While parental kidnapping laws vary from state to state, two main factors determine whether a parent’s act qualifies as parental kidnapping:
- The status of child custody
- A parent’s motives in taking a child away from the other parent
Child custody status
Texas law criminalizes anyone (including a parent) who takes a child knowing that he or she is violating a child custody order. If you are the parent with custody over your child, the child’s other parent cannot do anything that violates the terms of your custody order. Also a parent may not move a child out of the judicial district area if he or she knows that a custody case is currently pending without seeking the permission of the court. Finally, Texas law makes it illegal for non-custodial parents to entice or persuade their children to leave the custodial parent or anyone else acting in that capacity.
For parents who would legitimately like to move, they have to petition the court with jurisdiction over the child custody case. This petition gives the non-custodial parent a chance to oppose the move. While the petition is pending, an act of the non-custodial parent to take the child away to avoid the move would be parental kidnapping.

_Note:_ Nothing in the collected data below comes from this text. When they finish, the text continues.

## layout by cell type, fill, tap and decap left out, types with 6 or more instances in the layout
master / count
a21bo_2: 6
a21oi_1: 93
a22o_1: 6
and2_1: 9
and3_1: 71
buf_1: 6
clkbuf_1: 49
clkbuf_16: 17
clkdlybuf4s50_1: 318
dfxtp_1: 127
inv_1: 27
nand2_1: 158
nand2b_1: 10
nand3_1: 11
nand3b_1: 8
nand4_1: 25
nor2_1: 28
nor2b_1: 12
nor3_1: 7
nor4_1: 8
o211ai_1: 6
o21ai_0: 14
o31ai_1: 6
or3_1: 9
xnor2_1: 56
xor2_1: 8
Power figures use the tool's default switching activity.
module bcd_countdown_timer #(
    parameter int DIGITS   = 4,
    parameter int TICK_DIV = 1
) (
    input  logic                  CP,
    input  logic                  CR,
    input  logic                  load,
    input  logic [4*DIGITS-1:0]   P,
    input  logic                  start,
    input  logic                  pause,
    output logic [4*DIGITS-1:0]   Q,
    output logic                  BO,
    output logic                  zero,
    output logic                  done,
    output logic                  running
);
    localparam int            PW       = (TICK_DIV > 1) ? $clog2(TICK_DIV) : 1;
    localparam logic [PW-1:0] PRE_LAST = PW'(TICK_DIV - 1);

    typedef enum logic [1:0] {S_IDLE, S_RUN, S_PAUSED, S_DONE} state_t;

    state_t              r_state, w_state;
    logic [4*DIGITS-1:0] r_q, w_q;
    logic [PW-1:0]       r_pre, w_pre;
    logic                r_done, w_done;

    logic [DIGITS:0]     w_borrow;
    logic [4*DIGITS-1:0] w_dec;
    logic [4*DIGITS-1:0] w_clamp;

    // A borrow surviving past the top digit means every digit was already 0.
    assign w_borrow[0] = 1'b1;

    genvar g;
    generate
        for (g = 0; g < DIGITS; g++) begin : g_dig
            bcd_digit_dec u_dec (
                .i_d    (r_q[4*g +: 4]),
                .i_bin  (w_borrow[g]),
                .o_q    (w_dec[4*g +: 4]),
                .o_bout (w_borrow[g+1])
            );
            assign w_clamp[4*g +: 4] = (P[4*g +: 4] > 4'd9) ? 4'd9 : P[4*g +: 4];
        end
    endgenerate

    always_comb begin
        w_state = r_state;
        w_q     = r_q;
        w_pre   = r_pre;
        w_done  = 1'b0;
        if (load) begin
            w_q     = w_clamp;
            w_pre   = '0;
            w_state = S_IDLE;
        end else begin
            case (r_state)
                S_IDLE: begin
                    if (start && !pause && !w_borrow[DIGITS])
                        w_state = S_RUN;
                end
                S_RUN: begin
                    if (pause) begin
                        w_state = S_PAUSED;
                    end else if (r_pre == PRE_LAST) begin
                        w_pre = '0;
                        if (!w_borrow[DIGITS]) begin
                            w_q = w_dec;
                            if (w_dec == '0) begin
                                w_state = S_DONE;
                                w_done  = 1'b1;
                            end
                        end
                    end else begin
                        w_pre = r_pre + PW'(1);
                    end
                end
                S_PAUSED: begin
                    if (start && !pause)
                        w_state = S_RUN;
                end
                default: ;
            endcase
        end
    end

    always_ff @(posedge CP or negedge CR) begin
        if (!CR) begin
            r_state <= S_IDLE;
            r_q     <= '0;
            r_pre   <= '0;
            r_done  <= 1'b0;
        end else begin
            r_state <= w_state;
            r_q     <= w_q;
            r_pre   <= w_pre;
            r_done  <= w_done;
        end
    end

    assign Q       = r_q;
    assign zero    = w_borrow[DIGITS];
    assign running = (r_state == S_RUN);
    assign BO      = zero && running;
    assign done    = r_done;
endmodule
File: config.mk
export PLATFORM = sky130hd
export DESIGN_NAME = shell_ctrl
export DESIGN_NICKNAME = d
export VERILOG_FILES = /design/src/rtl/tank_pkg.sv /design/src/rtl/box_collide.sv /design/src/rtl/shell_ctrl.sv
export SDC_FILE = /design/constraint.sdc
export NUM_CORES = 1
export LEC_CHECK = 0
export CAP_MARGIN = 25
export CORE_ASPECT_RATIO = 1.2
export CORE_MARGIN = 2
export CORE_UTILIZATION = 40
export DETAILED_ROUTE_END_ITERATION = 7
export PLACE_DENSITY_LB_ADDON = 0.15
export SLEW_MARGIN = 0
export SYNTH_ARGS = -nofsm -noshare
export SYNTH_HDL_FRONTEND = slang
export SYNTH_SLANG_ARGS = --single-unit
File: constraint.sdc
create_clock -name frame_clk -period 4.06 [get_ports frame_clk]
set_clock_uncertainty 0.2 [all_clocks]
set_input_delay 0.406 -clock frame_clk [delete_from_list [all_inputs] [get_ports frame_clk]]
set_output_delay 0.406 -clock frame_clk [all_outputs]
set_load 0.01 [all_outputs]
File: src/rtl/tank_pkg.sv
// Shared types and screen constants for the tank game shell logic.
package tank_pkg;

  typedef enum logic [1:0] {
    IDLE   = 2'd0,
    FLIGHT = 2'd1,
    IMPACT = 2'd2
  } shell_state_t;

  localparam int SCREEN_X_MAX = 639;
  localparam int SCREEN_Y_MAX = 479;

  // Renderer cannot show a shell above the top edge, so clamp it to row 0.
  function automatic logic [9:0] screen_y(input logic signed [10:0] y);
    return y[10] ? 10'd0 : y[9:0];
  endfunction

endpackage

File: src/rtl/box_collide.sv
// Square hit-box test: shell is inside when both axis distances are within the radius.
module box_collide #(
  parameter int RADIUS = 6
) (
  input  logic signed [10:0] shell_x,
  input  logic signed [10:0] shell_y,
  input  logic        [9:0]  target_x,
  input  logic        [9:0]  target_y,
  output logic               in_box
);

  localparam logic signed [11:0] Rad = 12'(RADIUS);

  logic signed [11:0] dx, dy, adx, ady;

  // Absolute differences in 12 bits so an off-screen shell cannot wrap into the box.
  always_comb begin
    dx     = $signed({shell_x[10], shell_x}) - $signed({2'b00, target_x});
    dy     = $signed({shell_y[10], shell_y}) - $signed({2'b00, target_y});
    adx    = dx[11] ? -dx : dx;
    ady    = dy[11] ? -dy : dy;
    in_box = (adx <= Rad) && (ady <= Rad);
  end

endmodule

The motives of a parent taking a child
If no child custody order is in place, the law generally assumes that both parents have equal rights to care for and spend time with their children. Brief trips and vacations with the child – even out of state – can be lawful assuming that the parent taking the child did so in good faith. Parents may not, however, take a child to hide him or her from the other parent or to terrorize the other parent. Many states, including Texas, criminalize this type of intent where one parent maliciously uses the child against the other parent.
Have you been involved in a parental kidnapping case? How were the courts able to help secure the return of your child?